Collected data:
************
File: src/rtl/demux_capture_if.sv
// demux_capture_if: serial-in / parallel-out handshake bundle for demux_capture
interface demux_capture_if #(parameter int NUM_OUT = 8, parameter int SEL_W = 3);
  logic               in_valid;
  logic               in_data;
  logic               in_ready;
  logic               sel_mode;
  logic [SEL_W-1:0]   select;
  logic [NUM_OUT-1:0] out_word;
  logic               out_valid;
  logic               out_ready;
  logic               drop;
  modport master(output in_valid, in_data, sel_mode, select, out_ready,
                 input in_ready, out_word, out_valid, drop);
  modport slave(input in_valid, in_data, sel_mode, select, out_ready,
                output in_ready, out_word, out_valid, drop);
endinterface

File: src/rtl/demux_capture.sv
// demux_capture: 1-to-NUM_OUT serial deserializer with auto or external lane select
module demux_capture #(
  parameter int NUM_OUT = 8,
  parameter int SEL_W = 3
) (
  input logic clk,
  input logic rst,
  demux_capture_if.slave bus
);
  typedef enum logic {FILL, HOLD} state_t;
  state_t state;
  logic [SEL_W-1:0] ptr, idx;
  logic [NUM_OUT-1:0] mask, mask_nx;
  logic mode_q, acc, chg, done;
  assign bus.in_ready = state == FILL;
  assign acc = bus.in_valid & bus.in_ready;
  assign idx = mode_q ? bus.select : ptr;
  assign mask_nx = mask | (NUM_OUT'(1) << idx);
  assign chg = state == FILL && bus.sel_mode != mode_q;
  assign done = acc && (mode_q ? &mask_nx : ptr == SEL_W'(NUM_OUT - 1));
  // a mode switch discards the partial frame, including a coincident accept
  always_ff @(posedge clk or posedge rst) begin
    if (rst) begin
      state <= FILL;
      ptr <= '0;
      mask <= '0;
      mode_q <= 1'b0;
      bus.out_word <= '0;
      bus.out_valid <= 1'b0;
      bus.drop <= 1'b0;
    end else begin
      bus.drop <= 1'b0;
      if (state == FILL) begin
        mode_q <= bus.sel_mode;
        if (acc) bus.out_word[idx] <= bus.in_data;
        if (chg) begin
          mask <= '0;
          ptr <= '0;
          bus.drop <= |mask;
        end else if (acc) begin
          mask <= mask_nx;
          if (!mode_q) ptr <= ptr + 1'b1;
          if (done) begin
            state <= HOLD;
            bus.out_valid <= 1'b1;
          end
        end
      end else if (bus.out_ready) begin
        state <= FILL;
        bus.out_valid <= 1'b0;
        mask <= '0;
        ptr <= '0;
      end
    end
  end
endmodule

File: src/flat_wrapper.sv
// flat-port wrapper written by rule: the top's interface ports become plain ports
module demux_capture_flat 
#(
  parameter int NUM_OUT = 8,
  parameter int SEL_W = 3
)
  (clk, rst, bus_in_valid, bus_in_data, bus_sel_mode, bus_select, bus_out_ready, bus_in_ready, bus_out_word, bus_out_valid, bus_drop);
  demux_capture_if #(.NUM_OUT(NUM_OUT), .SEL_W(SEL_W)) bus_i ();
  input logic clk;
  input logic rst;
  input wire logic [$bits(bus_i.in_valid)-1:0] bus_in_valid;
  input wire logic [$bits(bus_i.in_data)-1:0] bus_in_data;
  input wire logic [$bits(bus_i.sel_mode)-1:0] bus_sel_mode;
  input wire logic [$bits(bus_i.select)-1:0] bus_select;
  input wire logic [$bits(bus_i.out_ready)-1:0] bus_out_ready;
  output wire logic [$bits(bus_i.in_ready)-1:0] bus_in_ready;
  output wire logic [$bits(bus_i.out_word)-1:0] bus_out_word;
  output wire logic [$bits(bus_i.out_valid)-1:0] bus_out_valid;
  output wire logic [$bits(bus_i.drop)-1:0] bus_drop;
  assign bus_i.in_valid = bus_in_valid;
  assign bus_i.in_data = bus_in_data;
  assign bus_i.sel_mode = bus_sel_mode;
  assign bus_i.select = bus_select;
  assign bus_i.out_ready = bus_out_ready;
  assign bus_in_ready = bus_i.in_ready;
  assign bus_out_word = bus_i.out_word;
  assign bus_out_valid = bus_i.out_valid;
  assign bus_drop = bus_i.drop;
  demux_capture #(.NUM_OUT(NUM_OUT), .SEL_W(SEL_W)) u_core (.clk(clk), .rst(rst), .bus(bus_i));
endmodule
File: config.mk
export PLATFORM = sky130hd
export DESIGN_NAME = demux_capture_flat
export DESIGN_NICKNAME = d
export VERILOG_FILES = /design/src/rtl/demux_capture_if.sv /design/src/rtl/demux_capture.sv /design/src/flat_wrapper.sv
export SDC_FILE = /design/constraint.sdc
export NUM_CORES = 1
export LEC_CHECK = 0
export BUFFER_PORTS_ARGS = -buffer_cell sky130_fd_sc_hd__buf_2
export CELL_PAD_IN_SITES_DETAIL_PLACEMENT = 0
export CELL_PAD_IN_SITES_GLOBAL_PLACEMENT = 1
export CORE_MARGIN = 4
export CORE_UTILIZATION = 46
export CTS_CLUSTER_DIAMETER = 100
export DETAILED_ROUTE_END_ITERATION = 16
export PLACE_DENSITY_LB_ADDON = 0.1
export SYNTH_ARGS = -nofsm -noshare
export SYNTH_HDL_FRONTEND = slang
export SYNTH_SLANG_ARGS = --single-unit
File: constraint.sdc
create_clock -name clk -period 4.39 [get_ports clk]
set_input_delay 0.2195 -clock clk [delete_from_list [all_inputs] [get_ports clk]]
set_output_delay 0.2195 -clock clk [all_outputs]
set_load 0.1 [all_outputs]
==> Yosys cells after proc, flatten, opt, wreduce, memory -nomap -nowiden <==
Cells that the tools add are included.
Widths: inputs -> output; s select.
{ "totals": {"regBits": 23, "latch_bits": 0, "ramBits": 0, "rom_bits": 0, "in_bits": 9, "elab_cells": 57, "n_memories": 0} }
{ "classes": {"add_sub_neg": 1, "mul": 0, "div_mod_pow": 0, "n_lt_le_gt_ge": 2, "n_eq_ne": 5, "shift": 1, "muxes": 26, "bitwise": 3, "reduce_logical": 12} }
{ "op_table": {"columns": ["op", "count"], "rows": [
  ["$mux 8", 4],
  ["$mux 3", 6],
  ["$mux 1", 14],
  ["$bwmux 8", 1],
  ["$or 8x8->8", 1],
  ["$reduce_and 8->1", 1],
  ["$reduce_or 8->1", 1],
  ["$shl 1x3->8 const A", 1],
  ["$lt 3x4->1 const B", 1],
  ["$reduce_and 2->1", 2],
  ["$reduce_and 4->1", 1],
  ["$reduce_bool 2->1", 2],
  ["$add 3x1->3 const B", 1],
  ["$demux 1 s3", 1],
  ["$eq 3x3->1 const B", 1],
  ["$ge 3x1->1 const B", 1],
  ["$logic_and 1x1->1", 3],
  ["$ne 3x2->1 const B", 1],
  ["$reduce_and 3->1", 1],
  ["$reduce_bool 3->1", 1],
  ["$ne 2x1->1 const B", 1],
  ["$ne 2x2->1 const B", 1],
  ["$and 1x1->1", 1],
  ["$ne 1x1->1", 1],
  ["$not 1->1", 1]
]} }

==> Logic depth before layout (Yosys ltp) <==
{ "logic_depth": {"word_depth": 10, "depth_mapped": 6, "ltp_nobuf": 4} }

==> Worst setup path before layout <==
OpenSTA, ideal clock, no wires.
{ "synth_timing": {"path_type": "flip-flop to flip-flop", "start": "register u_core.state", "end": "register u_core.mask[2]", "arrival_ns": 1.584, "t_required_ns": 4.260, "setup_slack_ns": 2.676, "path_stages_with_launch": 5, "n_path_buf": 0, "period_less_slack_ns": 1.714, "cell_sequence": "dfrtp_1 inv_1 nor2_1 nor2_2 o21ai_0"} }
{ "synth_between": {"elab_chain_cells": 4} }
{ "synth_lines": {"columns": ["item", "line_no", "rtl"], "rows": [
  ["start: declaration", "demux_capture.sv:11", "state_t state;"],
  ["start signal: assignment", "demux_capture.sv:24", "state <= FILL;"],
  ["start signal: assignment", "demux_capture.sv:44", "state <= HOLD;"],
  ["start signal: assignment", "demux_capture.sv:49", "state <= FILL;"],
  ["$not 1->1 (no source line) (*)", null, null],
  ["net bus_in_ready", "flat_wrapper.sv:16", "output wire logic [$bits(bus_i.in_ready)-1:0] bus_in_ready;"],
  ["$and 1x1->1 / $logic_and 1x1->1 (equally long branches)", "demux_capture.sv:16, demux_capture.sv:19", null],
  ["$reduce_bool 3->1 (no source line) / $mux 8 (equally long branches)", null, null],
  ["$reduce_and 2->1 (no source line) / $mux 8 (equally long branches)", null, null],
  ["end signal: assignment", "demux_capture.sv:41", "mask <= mask_nx;"],
  ["end: declaration", "demux_capture.sv:13", "logic [NUM_OUT-1:0] mask, mask_nx;"]
]} }
Mark *: on every way through the listed nets, which the timed path passes. The rest lies on a longest branch.
A chain may end at the register's enable or synchronous reset.

==> Worst setup path in the final report <==
{ "layout_timing": {"start": "register u_core.mode_q", "end": "register u_core.state"} }
{ "layout_between": {"elab_chain_cells": 10} }
{ "layout_lines": {"columns": ["item", "line_no", "rtl"], "rows": [
  ["start: declaration", "demux_capture.sv:14", "logic mode_q, acc, chg, done;"],
  ["start signal: assignment", "demux_capture.sv:34", "mode_q <= bus.sel_mode;"],
  ["$mux 3", "demux_capture.sv:17", "assign idx = mode_q ? bus.select : ptr;"],
  ["$shl 1x3->8", "demux_capture.sv:18", "assign mask_nx = mask | (NUM_OUT'(1) << idx);"],
  ["$or 8x8->8", "demux_capture.sv:18", null],
  ["$reduce_and 8->1", "demux_capture.sv:20", "assign done = acc && (mode_q ? &mask_nx : ptr == SEL_W'(NUM_OUT - 1));"],
  ["$mux 1", "demux_capture.sv:20", null],
  ["$logic_and 1x1->1", "demux_capture.sv:20", null],
  ["$mux 1", "demux_capture.sv:43", "if (done) begin"],
  ["$mux 1", "demux_capture.sv:40", "end else if (acc) begin"],
  ["$mux 1 (*)", "demux_capture.sv:36", "if (chg) begin"],
  ["$mux 1 (*)", "demux_capture.sv:33", "if (state == FILL) begin"]
]} }
Every way passes the cells marked *; elsewhere a longest branch is shown, timed or not.

==> flow_summary.ini <==
[cts]
postCtsHoldBufs = 0
clockBufferDepth = 2
clock_sink_count = 23
cts_buffers = 3
cts_setup_buffers = 0
tritoncts = yes
cts_root_buffer = clkbuf_4
clkTransAtPathRegs_ns = 0.13
clk-insertion-delay-late_ns = 0.32
post_cts_resized = 0
cts_max_level = 1

[logic_synthesis]
synth_flop_cell = dfrtp_1
syn-num-nets = 130
synth_cell_types = 39
synth_warnings = 0
avgSynthCellArea_um2 = 10.3
synth_edf_count = 0
async_reset_ff_frac = 1.00
syn_inst = 119
syn_area_um2 = 1230
ys_seq_area_frac = 0.467
synth-seq-cells = 23

[floorplanning]
die_x_um = 59.7
die_y_um = 59.7
dieArea_um2 = 3570
rows = 18
start_util = 0.488
io_pins = 20
core_um2 = 2520

[detailed_routing]
drc = 0
wl_per_cell_um = 15.9
first_iter_violations = 17
wirelength_mm = 2.70
vias = 991
viasPerCell = 5.83
ant_nets = 0
drt_first_pass_iters = 4

[sta]
setup_violations = 0
post-route-period-util = 0.435
clock_skew_ns = 0.00198
max_freq_mhz = 524
whs_ns = 0.0645
tns_ns = 0
max_slew_margin = 0.403
tightest_slew_ns = 0.894
fin_crit_ns = 1.91
grt_setup_unrepaired = no
finalHoldViolCount = 0
maxSlewViolCount = 0

[place]
dp_hpwl_mm = 2.00
place_congestion = 0.866
port_buffers = 19

[power_and_ir_drop]
power_density_nw_per_um2 = 432
ir_drop_uv = 334
leakagePower_nw = 0.610

[critical_path]
end_kind = flip-flop
r2r_start = u_core.mode_q
critPathRequiredTime_ns = 4.63
startpoint = u_core.mode_q
worst_setup_path_start_kind = flip-flop
critPathArrivalTime_ns = 2.14
critical_path_peak_fanout = 16
crit_type = flip-flop to flip-flop

[status]
outcome = finished clean

[layout]
area_growth_pct = 11.2
antenna_cells = 0
ff_latch_area_um2 = 576
drive_gt1_frac = 0.271
fillers = 246
multi_input_area_um2 = 614
final_nets = 152

[global_routing]
antenna_found_initial = 0
grt_max_degree = 24
grt_pass1_vias = 1006
grt_pass1_wl_mm = 4.74
overflow = 0
track_usage = 0.180

[job]
drv_cap = 0

[hold_path]
hold_path_class = input port to asynchronous set/reset pin
final timing paths:
kind	slack (ns)	to	cells past startpoint
setup / recovery	2.48	u_core.state	4
hold / removal	0.06	u_core.bus.out_word[0]	2
setup reg to reg	2.48	u_core.state	4
hold reg to reg	0.51	u_core.bus.out_word[0]	1
max in group asynchronous	3.78	u_core.mask[2]	2
min in group clk	0.20	u_core.mode_q	2
kinds of logic (layout without fill, tap and decap cells):
family                   after synthesis  after routing  synth area share
buffers and inverters                  7             28            0.0335
flip-flops                            23             23             0.467
AO/OA/AOI/OAI                         27             27             0.164
multiplexers                          12             12             0.112
AND/OR/NAND/NOR                       47             47             0.196
XOR/XNOR                               1              1           0.00712
adder cells (fa/ha/maj)                2              2            0.0203
stage by stage:
| stage | instances | utilization | cell area [um^2] | power, mW | worst slack (ns) |
|---|---|---|---|---|---|
| after CTS | 170 | 0.543 | 1370 | 0.598 | 2.51 |
| after detailed placement | 166 | 0.532 | 1340 | 0.495 | 2.55 |
| after global routing | 170 | 0.543 | 1370 | 0.624 | 2.39 |
| after floorplan | 119 | - | 1230 | 0.454 | 2.68 |
| after global placement | 166 | 0.532 | 1340 | 0.492 | 2.60 |
| final | 170 | 0.543 | 1370 | 0.592 | 2.48 |
critical path, cell delays in order, from the launching register on:
cell and delay [ns]:
dfrtp_1 0.72, mux2i_2 0.44, o211ai_1 0.15, a32o_1 0.30, o31ai_1 0.20
cell type report:
class,instances,area share
Sequential cell,23,0.420
Timing Repair Buffer,19,0.0695
Clock inverter,1,0.00366
Tap cell,30,0.0274
Multi-Input combinational cell,89,0.449
Inverter,5,0.0137
Clock buffer,3,0.0165
per-layer routing:
| layer | vias up | part of all wire | GRT usage | wire length, um |
|---|---|---|---|---|
| met5 | - | 0 | 0 | 0 |
| met4 | 0 | 0.024 | 0.0886 | 65 |
| met3 | 8 | 0.039 | 0.0216 | 104 |
| met2 | 26 | 0.45 | 0.276 | 1210 |
| met1 | 483 | 0.49 | 0.250 | 1320 |
| li1 | 474 | - | - | - |
where the power goes:
group	internal, mW	switching, mW	leakage [nW]
clock network	0.0342	0.0678	0.0177
registers	0.236	0.0159	0.303
logic	0.0422	0.196	0.290
cell usage after synthesis, drive strengths merged, types with 2 or more instances:
cell / instances / area (um^2)
a21oi: 8 / 40.0
nand2: 15 / 56.3
nor2: 13 / 53.8
mux2: 11 / 124
and2: 2 / 12.5
o21ai: 3 / 26.3
dfrtp: 23 / 576
o31ai: 2 / 15.0
a211oi: 3 / 27.5
nor3b: 2 / 15.0
a22o: 2 / 17.5
nor4: 2 / 12.5
nor3: 4 / 25.0
o211ai: 2 / 15.0
ha: 2 / 25.0
buf: 2 / 22.5
a221oi: 2 / 17.5
inv: 5 / 18.8
state kept, by name, summed over array words and instances, names as in the netlist:
register / count
u_core.bus.out_word: 8
u_core.mask: 8
u_core.bus.drop: 1
u_core.ptr: 3
u_core.bus.out_valid: 1
u_core.mode_q: 1
u_core.state: 1
layout by cell type (no fill, tap or decap), types with 3 or more instances in the layout:
cell type and count:
a21oi_1 8, buf_2 19, clkbuf_4 3, dfrtp_1 23, inv_1 5, mux2_1 3
mux2_2 8, nand2_1 15, nor2_1 11, nor3_1 3
Power figures use the tool's default switching activity.
`config.mk`:
```
export PLATFORM = sky130hd
export DESIGN_NAME = ex_iter_multdiv_flat
export DESIGN_NICKNAME = d
export VERILOG_FILES = /design/src/rtl/ex_iter_multdiv_if.sv /design/src/rtl/ex_iter_multdiv.sv /design/src/flat_wrapper.sv
export SDC_FILE = /design/constraint.sdc
export NUM_CORES = 1
export LEC_CHECK = 0
export ABC_AREA = 1
export BUFFER_PORTS_ARGS = -buffer_cell sky130_fd_sc_hd__buf_2
export CAP_MARGIN = 0
export CORE_MARGIN = 2
export CORE_UTILIZATION = 55
export DETAILED_ROUTE_END_ITERATION = 10
export GPL_ROUTABILITY_DRIVEN = 0
export MAX_ROUTING_LAYER = met4
export PLACE_DENSITY = 0.78
export SETUP_SLACK_MARGIN = 0.4
export SYNTH_ARGS = -nofsm -noshare
export SYNTH_HDL_FRONTEND = slang
export SYNTH_SLANG_ARGS = --single-unit
```
`constraint.sdc`:
```
create_clock -name clk -period 11.65 [get_ports clk]
set_clock_uncertainty 0.05 [all_clocks]
set_input_delay 2.33 -clock clk [delete_from_list [all_inputs] [get_ports clk]]
set_output_delay 2.33 -clock clk [all_outputs]
set_load 0.005 [all_outputs]
```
************
INSTRUCTIONS TO FOLLOW » Starting at the line that contains "end_kind = flip-flop" and stopping after the line that contains "setup reg to", write out every line exactly as it appears above, and no other line.

ANSWER BELOW »
end_kind = flip-flop
r2r_start = u_core.mode_q
critPathRequiredTime_ns = 4.63
startpoint = u_core.mode_q
worst_setup_path_start_kind = flip-flop
critPathArrivalTime_ns = 2.14
critical_path_peak_fanout = 16
crit_type = flip-flop to flip-flop

[status]
outcome = finished clean

[layout]
area_growth_pct = 11.2
antenna_cells = 0
ff_latch_area_um2 = 576
drive_gt1_frac = 0.271
fillers = 246
multi_input_area_um2 = 614
final_nets = 152

[global_routing]
antenna_found_initial = 0
grt_max_degree = 24
grt_pass1_vias = 1006
grt_pass1_wl_mm = 4.74
overflow = 0
track_usage = 0.180

[job]
drv_cap = 0

[hold_path]
hold_path_class = input port to asynchronous set/reset pin
final timing paths:
kind	slack (ns)	to	cells past startpoint
setup / recovery	2.48	u_core.state	4
hold / removal	0.06	u_core.bus.out_word[0]	2
setup reg to reg	2.48	u_core.state	4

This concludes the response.